• _TASK ITEM_
Exactly the lines from the opening of the records through the line containing "core_area_um2 = 4440" should be copied, with both included.
>>>>
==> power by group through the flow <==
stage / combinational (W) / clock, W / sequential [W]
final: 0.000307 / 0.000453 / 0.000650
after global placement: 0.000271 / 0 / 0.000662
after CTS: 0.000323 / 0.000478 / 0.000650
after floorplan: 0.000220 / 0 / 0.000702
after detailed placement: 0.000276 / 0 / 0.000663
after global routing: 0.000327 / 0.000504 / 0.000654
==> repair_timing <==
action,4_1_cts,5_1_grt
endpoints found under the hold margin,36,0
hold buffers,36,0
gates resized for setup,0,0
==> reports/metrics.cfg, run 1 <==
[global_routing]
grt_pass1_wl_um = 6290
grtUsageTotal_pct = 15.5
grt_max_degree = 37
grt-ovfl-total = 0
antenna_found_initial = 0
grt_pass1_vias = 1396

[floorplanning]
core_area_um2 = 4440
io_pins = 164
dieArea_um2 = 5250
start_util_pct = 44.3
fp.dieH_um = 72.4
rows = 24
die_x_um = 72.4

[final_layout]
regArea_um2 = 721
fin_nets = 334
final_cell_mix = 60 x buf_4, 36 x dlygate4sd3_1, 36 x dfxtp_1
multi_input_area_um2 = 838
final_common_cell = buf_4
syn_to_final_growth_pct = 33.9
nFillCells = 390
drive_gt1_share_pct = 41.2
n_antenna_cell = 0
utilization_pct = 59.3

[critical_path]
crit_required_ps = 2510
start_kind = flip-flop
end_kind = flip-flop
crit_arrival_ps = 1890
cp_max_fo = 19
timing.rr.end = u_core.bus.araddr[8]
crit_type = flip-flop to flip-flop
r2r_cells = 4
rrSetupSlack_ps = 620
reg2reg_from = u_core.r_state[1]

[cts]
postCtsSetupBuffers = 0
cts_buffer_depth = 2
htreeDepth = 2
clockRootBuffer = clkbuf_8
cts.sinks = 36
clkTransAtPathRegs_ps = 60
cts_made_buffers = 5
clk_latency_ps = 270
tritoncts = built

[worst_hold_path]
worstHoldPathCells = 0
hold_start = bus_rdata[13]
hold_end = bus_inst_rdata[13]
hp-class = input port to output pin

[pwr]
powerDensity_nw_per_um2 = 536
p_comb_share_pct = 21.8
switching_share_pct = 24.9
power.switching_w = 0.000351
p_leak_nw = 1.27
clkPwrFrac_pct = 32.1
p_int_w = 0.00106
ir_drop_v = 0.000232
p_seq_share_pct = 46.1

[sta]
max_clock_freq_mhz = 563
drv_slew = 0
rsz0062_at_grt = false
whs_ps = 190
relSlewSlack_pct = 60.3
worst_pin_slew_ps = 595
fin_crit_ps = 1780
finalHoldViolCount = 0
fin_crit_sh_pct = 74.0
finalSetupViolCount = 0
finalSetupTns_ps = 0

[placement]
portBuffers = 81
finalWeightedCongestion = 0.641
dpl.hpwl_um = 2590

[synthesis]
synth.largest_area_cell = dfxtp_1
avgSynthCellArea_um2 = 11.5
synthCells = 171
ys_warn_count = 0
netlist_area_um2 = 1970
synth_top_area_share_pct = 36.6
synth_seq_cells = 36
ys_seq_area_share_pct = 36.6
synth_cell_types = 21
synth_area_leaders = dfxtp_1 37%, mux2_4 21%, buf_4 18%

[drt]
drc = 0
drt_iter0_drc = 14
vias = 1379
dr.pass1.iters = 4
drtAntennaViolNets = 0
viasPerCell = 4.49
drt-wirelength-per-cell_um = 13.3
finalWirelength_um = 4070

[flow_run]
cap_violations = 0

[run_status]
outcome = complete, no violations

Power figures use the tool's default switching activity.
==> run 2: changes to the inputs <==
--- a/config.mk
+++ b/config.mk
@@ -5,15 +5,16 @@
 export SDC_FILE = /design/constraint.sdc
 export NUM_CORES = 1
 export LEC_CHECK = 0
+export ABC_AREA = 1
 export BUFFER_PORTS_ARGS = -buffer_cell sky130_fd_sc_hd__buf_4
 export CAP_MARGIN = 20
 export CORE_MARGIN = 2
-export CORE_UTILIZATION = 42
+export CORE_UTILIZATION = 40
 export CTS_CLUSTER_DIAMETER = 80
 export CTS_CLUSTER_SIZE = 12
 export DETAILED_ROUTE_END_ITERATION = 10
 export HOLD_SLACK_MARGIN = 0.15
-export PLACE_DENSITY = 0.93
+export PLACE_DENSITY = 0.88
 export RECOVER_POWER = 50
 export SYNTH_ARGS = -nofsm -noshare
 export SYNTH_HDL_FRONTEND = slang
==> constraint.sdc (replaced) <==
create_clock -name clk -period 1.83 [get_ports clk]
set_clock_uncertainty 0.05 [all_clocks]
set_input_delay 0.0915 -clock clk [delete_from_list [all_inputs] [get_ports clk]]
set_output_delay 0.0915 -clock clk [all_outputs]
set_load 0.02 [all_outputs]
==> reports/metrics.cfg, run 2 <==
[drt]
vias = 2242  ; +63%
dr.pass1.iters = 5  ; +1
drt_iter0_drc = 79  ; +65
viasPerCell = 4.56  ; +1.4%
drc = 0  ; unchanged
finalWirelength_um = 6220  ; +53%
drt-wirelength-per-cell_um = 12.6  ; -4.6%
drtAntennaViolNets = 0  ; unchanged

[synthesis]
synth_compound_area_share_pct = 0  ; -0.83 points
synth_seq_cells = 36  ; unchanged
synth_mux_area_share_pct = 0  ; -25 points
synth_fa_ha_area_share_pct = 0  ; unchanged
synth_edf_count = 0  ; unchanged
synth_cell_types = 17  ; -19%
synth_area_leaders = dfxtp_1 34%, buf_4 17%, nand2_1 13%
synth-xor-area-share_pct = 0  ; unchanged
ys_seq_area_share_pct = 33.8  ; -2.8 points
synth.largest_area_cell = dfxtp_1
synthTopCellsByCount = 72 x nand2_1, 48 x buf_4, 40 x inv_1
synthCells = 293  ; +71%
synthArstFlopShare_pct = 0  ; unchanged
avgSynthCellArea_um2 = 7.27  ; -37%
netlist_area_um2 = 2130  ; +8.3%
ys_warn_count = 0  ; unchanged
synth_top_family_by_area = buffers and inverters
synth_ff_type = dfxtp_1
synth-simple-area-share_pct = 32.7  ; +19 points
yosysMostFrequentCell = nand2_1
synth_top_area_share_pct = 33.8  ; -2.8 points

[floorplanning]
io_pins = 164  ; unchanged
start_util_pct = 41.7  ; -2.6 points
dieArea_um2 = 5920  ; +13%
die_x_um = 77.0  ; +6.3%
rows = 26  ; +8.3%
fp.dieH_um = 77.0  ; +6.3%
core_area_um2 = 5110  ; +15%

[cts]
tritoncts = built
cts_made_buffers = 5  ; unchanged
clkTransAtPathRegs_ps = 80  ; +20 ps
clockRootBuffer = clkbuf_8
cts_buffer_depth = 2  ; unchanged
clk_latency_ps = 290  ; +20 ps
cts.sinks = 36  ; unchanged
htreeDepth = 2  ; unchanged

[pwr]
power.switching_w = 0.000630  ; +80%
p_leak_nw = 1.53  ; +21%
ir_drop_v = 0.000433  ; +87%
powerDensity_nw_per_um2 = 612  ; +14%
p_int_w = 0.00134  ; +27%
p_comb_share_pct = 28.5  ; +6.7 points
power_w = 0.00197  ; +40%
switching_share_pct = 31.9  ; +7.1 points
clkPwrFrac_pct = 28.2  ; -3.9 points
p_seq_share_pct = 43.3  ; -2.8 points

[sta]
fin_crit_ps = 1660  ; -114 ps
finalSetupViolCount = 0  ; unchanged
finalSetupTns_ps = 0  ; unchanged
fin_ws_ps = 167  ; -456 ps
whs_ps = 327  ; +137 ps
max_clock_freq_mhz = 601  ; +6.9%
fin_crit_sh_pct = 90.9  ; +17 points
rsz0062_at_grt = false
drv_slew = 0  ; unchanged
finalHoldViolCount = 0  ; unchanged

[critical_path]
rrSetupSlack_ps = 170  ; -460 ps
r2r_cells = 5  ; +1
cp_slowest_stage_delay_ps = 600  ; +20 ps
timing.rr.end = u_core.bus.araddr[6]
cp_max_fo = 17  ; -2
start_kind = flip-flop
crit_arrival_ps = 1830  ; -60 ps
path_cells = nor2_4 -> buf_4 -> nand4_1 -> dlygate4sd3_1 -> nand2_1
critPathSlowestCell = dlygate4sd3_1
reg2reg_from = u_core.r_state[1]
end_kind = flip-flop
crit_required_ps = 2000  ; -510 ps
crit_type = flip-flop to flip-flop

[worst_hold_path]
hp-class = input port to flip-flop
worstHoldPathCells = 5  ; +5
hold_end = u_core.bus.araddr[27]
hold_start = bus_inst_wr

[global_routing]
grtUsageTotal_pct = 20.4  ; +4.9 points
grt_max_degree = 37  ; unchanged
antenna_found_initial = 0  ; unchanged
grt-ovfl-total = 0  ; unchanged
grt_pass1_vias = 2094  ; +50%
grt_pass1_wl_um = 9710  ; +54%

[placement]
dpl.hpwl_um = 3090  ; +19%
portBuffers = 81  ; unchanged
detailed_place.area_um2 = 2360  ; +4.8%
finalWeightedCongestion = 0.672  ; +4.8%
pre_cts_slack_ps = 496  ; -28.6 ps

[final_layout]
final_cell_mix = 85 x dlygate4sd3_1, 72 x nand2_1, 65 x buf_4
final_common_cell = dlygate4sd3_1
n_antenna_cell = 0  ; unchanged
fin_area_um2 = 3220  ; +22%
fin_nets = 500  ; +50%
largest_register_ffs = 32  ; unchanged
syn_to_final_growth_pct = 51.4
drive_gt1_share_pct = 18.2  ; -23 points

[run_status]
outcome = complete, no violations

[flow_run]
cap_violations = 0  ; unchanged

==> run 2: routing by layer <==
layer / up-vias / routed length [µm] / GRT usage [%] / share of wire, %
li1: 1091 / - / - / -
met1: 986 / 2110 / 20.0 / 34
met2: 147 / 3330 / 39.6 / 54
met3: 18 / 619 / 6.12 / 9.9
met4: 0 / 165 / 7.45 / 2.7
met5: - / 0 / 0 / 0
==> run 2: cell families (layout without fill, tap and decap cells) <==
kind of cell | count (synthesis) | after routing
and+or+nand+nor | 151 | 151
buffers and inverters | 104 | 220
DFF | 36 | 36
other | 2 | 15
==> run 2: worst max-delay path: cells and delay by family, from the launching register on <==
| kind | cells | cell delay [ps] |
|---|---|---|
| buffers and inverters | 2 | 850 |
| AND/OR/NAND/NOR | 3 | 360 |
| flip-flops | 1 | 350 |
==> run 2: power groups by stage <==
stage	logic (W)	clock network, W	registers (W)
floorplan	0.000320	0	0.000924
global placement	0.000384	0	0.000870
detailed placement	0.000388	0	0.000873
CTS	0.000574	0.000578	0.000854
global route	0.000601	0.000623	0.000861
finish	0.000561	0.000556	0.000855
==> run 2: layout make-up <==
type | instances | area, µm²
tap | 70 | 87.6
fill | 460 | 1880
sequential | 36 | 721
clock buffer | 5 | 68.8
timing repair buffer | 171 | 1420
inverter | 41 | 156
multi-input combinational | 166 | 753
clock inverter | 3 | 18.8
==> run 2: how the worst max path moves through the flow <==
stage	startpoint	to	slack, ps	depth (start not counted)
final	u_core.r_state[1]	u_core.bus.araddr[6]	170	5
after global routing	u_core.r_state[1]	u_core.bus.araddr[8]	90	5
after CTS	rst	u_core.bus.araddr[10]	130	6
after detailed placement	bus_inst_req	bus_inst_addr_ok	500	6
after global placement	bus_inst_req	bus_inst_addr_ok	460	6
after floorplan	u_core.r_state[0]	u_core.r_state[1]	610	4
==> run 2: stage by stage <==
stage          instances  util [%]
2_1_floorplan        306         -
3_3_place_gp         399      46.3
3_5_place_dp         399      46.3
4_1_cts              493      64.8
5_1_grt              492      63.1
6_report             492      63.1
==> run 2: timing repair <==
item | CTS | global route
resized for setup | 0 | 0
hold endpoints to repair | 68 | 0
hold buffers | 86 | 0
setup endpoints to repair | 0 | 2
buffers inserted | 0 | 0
--- config.mk ---
export PLATFORM = sky130hd
export DESIGN_NAME = fetch_ctrl
export DESIGN_NICKNAME = d
export VERILOG_FILES = /design/src/rtl/mips_pkg.sv /design/src/rtl/fetch_ctrl.sv
export SDC_FILE = /design/constraint.sdc
export NUM_CORES = 1
export LEC_CHECK = 0
export CORE_UTILIZATION = 35
export CTS_CLUSTER_DIAMETER = 60
export DETAILED_ROUTE_END_ITERATION = 7
export DONT_BUFFER_PORTS = 1
export GPL_TIMING_DRIVEN = 0
export PLACE_DENSITY = 0.49
export SYNTH_ARGS = -nofsm -noshare
export SYNTH_HDL_FRONTEND = slang
export SYNTH_SLANG_ARGS = --single-unit
--- constraint.sdc ---
create_clock -name clk -period 3.2 [get_ports clk]
set_input_delay 0.32 -clock clk [delete_from_list [all_inputs] [get_ports clk]]
set_output_delay 0.32 -clock clk [all_outputs]
set_load 0.01 [all_outputs]
--- src/rtl/mips_pkg.sv ---
// Shared definitions for the MIPS pipeline front end: fetch state encoding
// and the architectural constants the IF stage depends on.
package mips_pkg;

  typedef enum logic [1:0] {
    REQ  = 2'd0,
    WAIT = 2'd1,
    HOLD = 2'd2,
    DROP = 2'd3
  } fetch_state_t;

  localparam logic [31:0] RESET_PC_DEFAULT = 32'h0040_0000;
  localparam logic [31:0] INSTR_BYTES      = 32'd4;

endpackage
### src/rtl/dft_pkg.sv
// Shared definitions for the radix-2 DFT stages: state encoding and counter-width helpers.
package dft_pkg;

    typedef enum logic [1:0] {
        FILL  = 2'd0,
        CALC  = 2'd1,
        DRAIN = 2'd2
    } dft_state_t;

    localparam int DFT_N_DEFAULT  = 32;
    localparam int DFT_IW_DEFAULT = 8;

    // Width of a counter that walks over half a frame.
    function automatic int dft_cnt_w(input int n);
        return (n / 2 > 1) ? $clog2(n / 2) : 1;
    endfunction

endpackage

### src/rtl/dft_but.sv
// Combinational radix-2 butterfly: sum and difference of two OW-bit signed operands.
module dft_but #(
    parameter int OW = 9
) (
    input  logic signed [OW-1:0] a,
    input  logic signed [OW-1:0] b,
    output logic signed [OW-1:0] sum,
    output logic signed [OW-1:0] diff
);

    assign sum  = a + b;
    assign diff = a - b;

endmodule

### src/rtl/dft_stage_r2.sv
// Radix-2 DFT first stage: fa_k = x[k]+x[k+N/2], fb_k = x[k]-x[k+N/2], streamed out fa then fb.
// Optional frame-start checking is enabled by defining DFT_STAGE_SOF_CHK_EN.
module dft_stage_r2
    import dft_pkg::*;
#(
    parameter  int N  = DFT_N_DEFAULT,
    parameter  int IW = DFT_IW_DEFAULT,
    localparam int OW = IW + 1,
    localparam int CW = dft_cnt_w(N)
) (
    input  logic                 clk,
    input  logic                 rst_n,
    input  logic                 in_valid,
    output logic                 in_ready,
    input  logic [IW-1:0]        in_data,
    input  logic                 in_sof,
    output logic                 out_valid,
    input  logic                 out_ready,
    output logic signed [OW-1:0] out_data,
    output logic                 out_sel,
    output logic [CW-1:0]        out_idx,
    output logic                 frame_err
);

    localparam int            HALF = N / 2;
    localparam logic [CW-1:0] LAST = CW'(HALF - 1);

    dft_state_t state, state_nxt;
    logic [CW-1:0] cnt, cnt_nxt, wr_addr;
    logic signed [OW-1:0] sbuf [HALF];
    logic signed [OW-1:0] x_ext, bcur, bsum, bdiff;
    logic advance, accept, wr_fill, wr_diff, load_fa, load_fb, flush, err_set;

    assign x_ext   = {in_data[IW-1], in_data};
    assign bcur    = sbuf[cnt];
    assign advance = !out_valid || out_ready;
    assign accept  = in_valid && in_ready;

    dft_but #(.OW(OW)) u_but (
        .a    (bcur),
        .b    (x_ext),
        .sum  (bsum),
        .diff (bdiff)
    );

    always_comb begin
        case (state)
            FILL:    in_ready = 1'b1;
            CALC:    in_ready = advance;
            default: in_ready = 1'b0;
        endcase
    end

    always_comb begin
        state_nxt = state;
        cnt_nxt   = cnt;
        wr_addr   = cnt;
        wr_fill   = 1'b0;
        wr_diff   = 1'b0;
        load_fa   = 1'b0;
        load_fb   = 1'b0;
        flush     = 1'b0;
        err_set   = 1'b0;
        case (state)
            FILL: if (accept) begin
                wr_fill = 1'b1;
                if (cnt == LAST) begin
                    state_nxt = CALC;
                    cnt_nxt   = '0;
                end else begin
                    cnt_nxt = cnt + CW'(1);
                end
            end
            CALC: if (accept) begin
                load_fa = 1'b1;
                wr_diff = 1'b1;
                if (cnt == LAST) begin
                    state_nxt = DRAIN;
                    cnt_nxt   = '0;
                end else begin
                    cnt_nxt = cnt + CW'(1);
                end
            end
            DRAIN: if (advance) begin
                load_fb = 1'b1;
                if (cnt == LAST) begin
                    state_nxt = FILL;
                    cnt_nxt   = '0;
                end else begin
                    cnt_nxt = cnt + CW'(1);
                end
            end
            default: begin
                state_nxt = FILL;
                cnt_nxt   = '0;
            end
        endcase
`ifdef DFT_STAGE_SOF_CHK_EN
        // A stray frame start restarts the frame at this sample; a missing one drops the sample.
        if (accept && in_sof && !(state == FILL && cnt == '0)) begin
            state_nxt = FILL;
            cnt_nxt   = CW'(1);
            wr_addr   = '0;
            wr_fill   = 1'b1;
            wr_diff   = 1'b0;
            load_fa   = 1'b0;
            flush     = 1'b1;
            err_set   = 1'b1;
        end else if (accept && !in_sof && state == FILL && cnt == '0) begin
            cnt_nxt = '0;
            wr_fill = 1'b0;
            err_set = 1'b1;
        end
`endif
    end

    always_ff @(posedge clk or negedge rst_n) begin
        if (!rst_n) begin
            state <= FILL;
            cnt   <= '0;
        end else begin
            state <= state_nxt;
            cnt   <= cnt_nxt;
        end
    end

    // The half-frame buffer holds x[k] during FILL and x[k]-x[k+N/2] once CALC has passed it.
    always_ff @(posedge clk) begin
        if (wr_fill) begin
            sbuf[wr_addr] <= x_ext;
        end else if (wr_diff) begin
            sbuf[cnt] <= bdiff;
        end
    end

    always_ff @(posedge clk or negedge rst_n) begin
        if (!rst_n) begin
            out_valid <= 1'b0;
            out_data  <= '0;
            out_sel   <= 1'b0;
            out_idx   <= '0;
        end else if (load_fa) begin
            out_valid <= 1'b1;
            out_data  <= bsum;
            out_sel   <= 1'b0;
            out_idx   <= cnt;
        end else if (load_fb) begin
            out_valid <= 1'b1;
            out_data  <= bcur;
            out_sel   <= 1'b1;
            out_idx   <= cnt;
        end else if (flush || advance) begin
            out_valid <= 1'b0;
        end
    end

`ifdef DFT_STAGE_SOF_CHK_EN
    always_ff @(posedge clk or negedge rst_n) begin
        if (!rst_n) begin
            frame_err <= 1'b0;
        end else if (err_set) begin
            frame_err <= 1'b1;
        end
    end
`else
    logic unused_sof;
    assign unused_sof = in_sof ^ err_set;
    assign frame_err  = 1'b0;
`endif

endmodule
File: src/rtl/microcode_sequencer.sv
// Microcode sequencer: walks an {opcode, micro-op count} ROM address, stalls on
// unfinished MMU accesses, loads new opcodes and traps counter overflow.
module microcode_sequencer #(
  parameter int unsigned OPCODE_W = 6,
  parameter int unsigned COUNT_W  = 5
) (
  input  logic                         CLK,
  input  logic                         RST,
  output logic [OPCODE_W+COUNT_W-1:0]  ADDR,
  input  logic [31:0]                  UCODE,
  input  logic [OPCODE_W-1:0]          OPWORD_OPCODE,
  input  logic [OPCODE_W-1:0]          BUS_OPCODE,
  input  logic                         MMU_READY,
  output logic [OPCODE_W-1:0]          OPCODE,
  output logic [COUNT_W-1:0]           MICROOP_COUNT,
  output logic                         IN_EN,
  output logic                         STALL,
  output logic                         INSTR_START,
  output logic                         FAULT
);

  localparam logic [2:0] IN_OPCODE = 3'd6;
  localparam logic [2:0] IN_MMU    = 3'd4;
  localparam logic [3:0] OUT_MMU   = 4'd4;
  localparam logic [COUNT_W-1:0] COUNT_MAX = '1;

  typedef enum logic {RUN, FAULTED} state_t;

  state_t               state, state_nxt;
  logic [OPCODE_W-1:0]  opcode_q, opcode_nxt;
  logic [COUNT_W-1:0]   count_q, count_nxt;

  logic [2:0] in_plane;
  logic [3:0] out_plane;
  logic       misc;
  logic       opcode_sel;
  logic       mem_access;
  logic       unused_ucode;

  assign in_plane     = UCODE[14:12];
  assign out_plane    = UCODE[11:8];
  assign misc         = UCODE[15];
  assign opcode_sel   = UCODE[22];
  assign mem_access   = (in_plane == IN_MMU) || (out_plane == OUT_MMU);
  assign unused_ucode = ^{UCODE[31:23], UCODE[21:16], UCODE[7:0]};

  assign ADDR          = {opcode_q, count_q};
  assign OPCODE        = opcode_q;
  assign MICROOP_COUNT = count_q;
  assign FAULT         = (state == FAULTED);

  // State and sequencing registers; reset wins over any completion or stall.
  always_ff @(posedge CLK) begin
    if (RST) begin
      state    <= RUN;
      opcode_q <= '0;
      count_q  <= '0;
    end else begin
      state    <= state_nxt;
      opcode_q <= opcode_nxt;
      count_q  <= count_nxt;
    end
  end

  // Next-state and per-cycle strobes for the micro-op currently addressed.
  always_comb begin
    state_nxt   = state;
    opcode_nxt  = opcode_q;
    count_nxt   = count_q;
    IN_EN       = 1'b0;
    STALL       = 1'b0;
    INSTR_START = 1'b0;
    if (!RST) begin
      case (state)
        RUN: begin
          if (mem_access && !MMU_READY) begin
            STALL = 1'b1;
          end else begin
            IN_EN = (in_plane != 3'd0);
            // Overflow traps instead of wrapping; the pending opcode load is dropped.
            if (!misc && (count_q == COUNT_MAX)) begin
              state_nxt = FAULTED;
            end else begin
              count_nxt = misc ? '0 : count_q + COUNT_W'(1);
              if (in_plane == IN_OPCODE) begin
                opcode_nxt  = opcode_sel ? BUS_OPCODE : OPWORD_OPCODE;
                INSTR_START = !opcode_sel;
              end
            end
          end
        end
        FAULTED: begin
          state_nxt = FAULTED;
        end
        default: begin
          state_nxt = RUN;
        end
      endcase
    end
  end

endmodule

File: config.mk
export PLATFORM = sky130hd
export DESIGN_NAME = microcode_sequencer
export DESIGN_NICKNAME = d
export VERILOG_FILES = /design/src/rtl/microcode_sequencer.sv
export SDC_FILE = /design/constraint.sdc
export NUM_CORES = 1
export LEC_CHECK = 0
export CAP_MARGIN = 40
export CORE_MARGIN = 4
export CORE_UTILIZATION = 53
export DETAILED_ROUTE_END_ITERATION = 8
export DONT_BUFFER_PORTS = 1
export GPL_ROUTABILITY_DRIVEN = 0
export GPL_TIMING_DRIVEN = 0
export PLACE_DENSITY = 0.78
export SLEW_MARGIN = 20
export SYNTH_ARGS = -nofsm -noshare
export SYNTH_HDL_FRONTEND = slang
export SYNTH_SLANG_ARGS = --single-unit
File: constraint.sdc
create_clock -name CLK -period 2 [get_ports CLK]
set_input_delay 0.1 -clock CLK [delete_from_list [all_inputs] [get_ports CLK]]
set_output_delay 0.1 -clock CLK [all_outputs]
set_load 0.05 [all_outputs]
======== Word-level counts from Yosys, hierarchy flattened ========
Index checks and enable logic that the tools add are counted.
word-level totals
  flip-flop bits (word level) ............. 12
cells by class
  $add $sub $neg .......................... 1
  equality and inequality tests ........... 4
  multiplexer cells ....................... 16
  bitwise operators ....................... 3
  reductions and logical operators ........ 9
operator list
  cell                                                             count
  1-bit two-way mux                                                13
  3-bit == test, second input constant                             2
  6-bit two-way mux                                                1
  5-bit by 1-bit adder with 5-bit output, second input constant    1
  5-bit == test, second input constant                             1
  5-bit two-way mux                                                1
  4-bit by 3-bit == test with 1-bit output, second input constant  1
  4-bit AND reduction                                              1
  1-bit zero test                                                  3
  1-bit NOT                                                        3
  3-bit AND reduction                                              1
  3-bit nonzero test                                               1
  1-bit logical AND                                                2
  1-bit case mux with 2 select lines                               1
  1-bit logical OR                                                 1

======== Logic depth before layout (Yosys ltp) ========
Gate-level depths: netlist of run 1.
  word-level depth ........................ 6
  mapped depth ............................ 8
  mapped depth without buffers ............ 7

======== Least setup slack after synthesis of run 1 ========
OpenSTA, ideal clock, no wires.
  kind .................................... reg2out
  from .................................... register count_q[0] (netlist: MICROOP_COUNT[0])
  to ...................................... output INSTR_START
  arrival ................................. 2884 ps
  data required time ...................... 1900 ps
  path slack .............................. -984 ps
  cell stages (with the launch flop) ...... 9
  buffers on the path ..................... 1
  path through ............................ dfxtp_1 > ha_1 > and3_1 > ha_1 > nor2b_1 > and4bb_2 > buf_6 > nand2_1 > nor3_1
on the way
  word-level cells in the longest chain between the ends .. 6
ends and longest elaborated chain
  what                    RTL line  source
  start, declared         31        logic [COUNT_W-1:0] count_q, count_nxt;
  start signal, assigned  61        count_q <= count_nxt;
  5-bit == test           81        if (!misc && (count_q == COUNT_MAX)) begin
  1-bit logical AND       81
  1-bit two-way mux       81
  1-bit two-way mux       76        if (mem_access && !MMU_READY) begin
  1-bit two-way mux       74        case (state)
  1-bit two-way mux       73        if (!RST) begin
  end, declared           18        output logic INSTR_START,
No other way between the ends.

======== Worst setup path after layout of run 1 ========
Same ends and word-level chain as after synthesis.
<<<<
• _RESPONSE_
==> power by group through the flow <==
stage / combinational (W) / clock, W / sequential [W]
final: 0.000307 / 0.000453 / 0.000650
after global placement: 0.000271 / 0 / 0.000662
after CTS: 0.000323 / 0.000478 / 0.000650
after floorplan: 0.000220 / 0 / 0.000702
after detailed placement: 0.000276 / 0 / 0.000663
after global routing: 0.000327 / 0.000504 / 0.000654
==> repair_timing <==
action,4_1_cts,5_1_grt
endpoints found under the hold margin,36,0
hold buffers,36,0
gates resized for setup,0,0
==> reports/metrics.cfg, run 1 <==
[global_routing]
grt_pass1_wl_um = 6290
grtUsageTotal_pct = 15.5
grt_max_degree = 37
grt-ovfl-total = 0
antenna_found_initial = 0
grt_pass1_vias = 1396

[floorplanning]
core_area_um2 = 4440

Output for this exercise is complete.